Safety Instrumented Systems: Design, Analysis, and Justification, 2nd Edition

Chapter 2: Design Lifecycle

"If I had 8 hours to cut down a tree, I'd spend 6 hours sharpening the axe."

A. Lincoln

Designing a single component may be a relatively simple matter, one that a single person can handle. Designing any large system however, whether it's a car, a computer, or an airplane, is typically beyond the ability of any single individual. The instrument or control system engineer should not feel that all the tasks associated with designing a safety instrumented system are his or her responsibility alone, because they're not. The design of a system, including a safety instrumented system, requires a multi-discipline team.

2.1 Hindsight/Foresight

"Hindsight can be valuable when it leads to new foresight."

P. G. Neumann

Hindsight is easy. Everyone always has 20/20 hindsight. Foresight, however, is a bit more difficult. Foresight is required, however, with today's large, high risk systems. We simply can't afford to design large petro-chemical plants by trial and error.
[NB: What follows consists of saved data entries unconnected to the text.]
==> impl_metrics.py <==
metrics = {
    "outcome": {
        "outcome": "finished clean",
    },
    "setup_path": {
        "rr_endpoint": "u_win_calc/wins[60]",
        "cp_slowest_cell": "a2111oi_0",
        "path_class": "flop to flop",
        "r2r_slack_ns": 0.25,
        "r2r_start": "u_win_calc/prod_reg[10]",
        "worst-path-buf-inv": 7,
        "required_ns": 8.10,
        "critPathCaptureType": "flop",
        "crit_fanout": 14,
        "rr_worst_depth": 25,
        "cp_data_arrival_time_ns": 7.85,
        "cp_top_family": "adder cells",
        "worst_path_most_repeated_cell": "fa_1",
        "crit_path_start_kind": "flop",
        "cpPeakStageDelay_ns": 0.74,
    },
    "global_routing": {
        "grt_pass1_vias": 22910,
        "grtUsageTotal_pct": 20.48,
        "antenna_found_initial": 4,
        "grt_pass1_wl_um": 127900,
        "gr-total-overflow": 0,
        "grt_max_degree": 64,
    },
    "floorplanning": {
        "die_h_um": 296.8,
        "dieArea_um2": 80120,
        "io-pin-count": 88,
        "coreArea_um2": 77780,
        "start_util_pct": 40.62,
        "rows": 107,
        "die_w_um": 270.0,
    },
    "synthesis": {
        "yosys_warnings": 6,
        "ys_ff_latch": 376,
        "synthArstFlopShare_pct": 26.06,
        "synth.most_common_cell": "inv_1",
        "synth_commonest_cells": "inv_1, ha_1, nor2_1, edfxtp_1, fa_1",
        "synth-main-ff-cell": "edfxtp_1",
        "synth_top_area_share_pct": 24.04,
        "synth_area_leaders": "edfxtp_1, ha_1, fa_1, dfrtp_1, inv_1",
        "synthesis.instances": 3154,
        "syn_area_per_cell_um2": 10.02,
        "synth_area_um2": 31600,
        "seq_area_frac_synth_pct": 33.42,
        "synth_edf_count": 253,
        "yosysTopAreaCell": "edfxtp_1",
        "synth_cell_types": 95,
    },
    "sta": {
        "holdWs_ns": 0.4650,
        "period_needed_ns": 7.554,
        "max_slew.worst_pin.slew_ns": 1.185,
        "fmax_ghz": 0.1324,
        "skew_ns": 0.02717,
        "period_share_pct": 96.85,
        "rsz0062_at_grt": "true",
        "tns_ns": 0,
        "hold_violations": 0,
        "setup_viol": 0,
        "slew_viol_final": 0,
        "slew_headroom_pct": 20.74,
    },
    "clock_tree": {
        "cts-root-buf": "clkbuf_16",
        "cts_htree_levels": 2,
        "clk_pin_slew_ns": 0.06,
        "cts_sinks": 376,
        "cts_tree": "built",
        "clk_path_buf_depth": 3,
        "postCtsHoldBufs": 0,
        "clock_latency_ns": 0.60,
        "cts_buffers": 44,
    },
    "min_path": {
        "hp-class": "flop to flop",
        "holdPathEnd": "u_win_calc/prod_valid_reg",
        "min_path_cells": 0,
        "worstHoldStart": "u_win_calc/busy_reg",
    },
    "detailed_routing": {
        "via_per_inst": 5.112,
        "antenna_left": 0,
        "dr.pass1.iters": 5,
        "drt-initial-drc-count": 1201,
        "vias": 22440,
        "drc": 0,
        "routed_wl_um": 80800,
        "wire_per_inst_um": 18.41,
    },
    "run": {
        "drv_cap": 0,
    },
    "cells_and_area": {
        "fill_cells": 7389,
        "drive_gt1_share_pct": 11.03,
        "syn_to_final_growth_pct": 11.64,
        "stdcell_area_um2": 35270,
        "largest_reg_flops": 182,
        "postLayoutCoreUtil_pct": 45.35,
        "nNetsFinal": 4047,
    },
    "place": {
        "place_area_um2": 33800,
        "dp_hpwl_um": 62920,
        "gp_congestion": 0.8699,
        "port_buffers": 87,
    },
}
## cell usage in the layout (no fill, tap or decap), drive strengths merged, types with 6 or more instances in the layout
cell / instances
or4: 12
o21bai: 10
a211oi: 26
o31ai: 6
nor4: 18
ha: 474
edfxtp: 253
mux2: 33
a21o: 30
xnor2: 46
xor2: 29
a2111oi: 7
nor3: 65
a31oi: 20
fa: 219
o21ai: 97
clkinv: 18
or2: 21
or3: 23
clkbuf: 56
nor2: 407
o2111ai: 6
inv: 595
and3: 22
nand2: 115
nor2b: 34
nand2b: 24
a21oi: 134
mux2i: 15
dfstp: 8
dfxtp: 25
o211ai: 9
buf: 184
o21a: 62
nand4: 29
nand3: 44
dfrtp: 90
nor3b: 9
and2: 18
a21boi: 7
## config.mk

```make
export PLATFORM = sky130hd
export DESIGN_NAME = command_packet_receiver
export DESIGN_NICKNAME = d
export VERILOG_FILES = /design/src/rtl/core/cpr_pkg.sv /design/src/rtl/core/cpr_parser.sv /design/src/rtl/core/command_packet_receiver.sv
export SDC_FILE = /design/constraint.sdc
export NUM_CORES = 1
export LEC_CHECK = 0
export CAP_MARGIN = 20
export CORE_MARGIN = 1
export CORE_UTILIZATION = 29
export CTS_BUF_LIST = sky130_fd_sc_hd__clkbuf_4 sky130_fd_sc_hd__clkbuf_8 sky130_fd_sc_hd__clkbuf_16
export CTS_CLUSTER_SIZE = 25
export DETAILED_ROUTE_END_ITERATION = 10
export DONT_BUFFER_PORTS = 1
export SYNTH_ARGS = -nofsm -noshare
export SYNTH_HDL_FRONTEND = slang
export SYNTH_SLANG_ARGS = --single-unit
```

## constraint.sdc

```tcl
create_clock -name i_clk -period 5.9 [get_ports i_clk]
set_clock_uncertainty 0.1 [all_clocks]
set_input_delay 0.885 -clock i_clk [delete_from_list [all_inputs] [get_ports i_clk]]
set_output_delay 0.885 -clock i_clk [all_outputs]
set_load 0.005 [all_outputs]
```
The risks are too great to learn that way. We have to try and prevent certain accidents, no matter how remote the possibility, even if they have never yet happened. This is the subject of system safety.

System safety was born out of the military and aerospace industries. The military have many obvious high risk examples. The following case may have been written in a lighthearted fashion, but was obviously a very serious matter to the personnel involved. Luckily, there were no injuries.

An ICBM silo was destroyed...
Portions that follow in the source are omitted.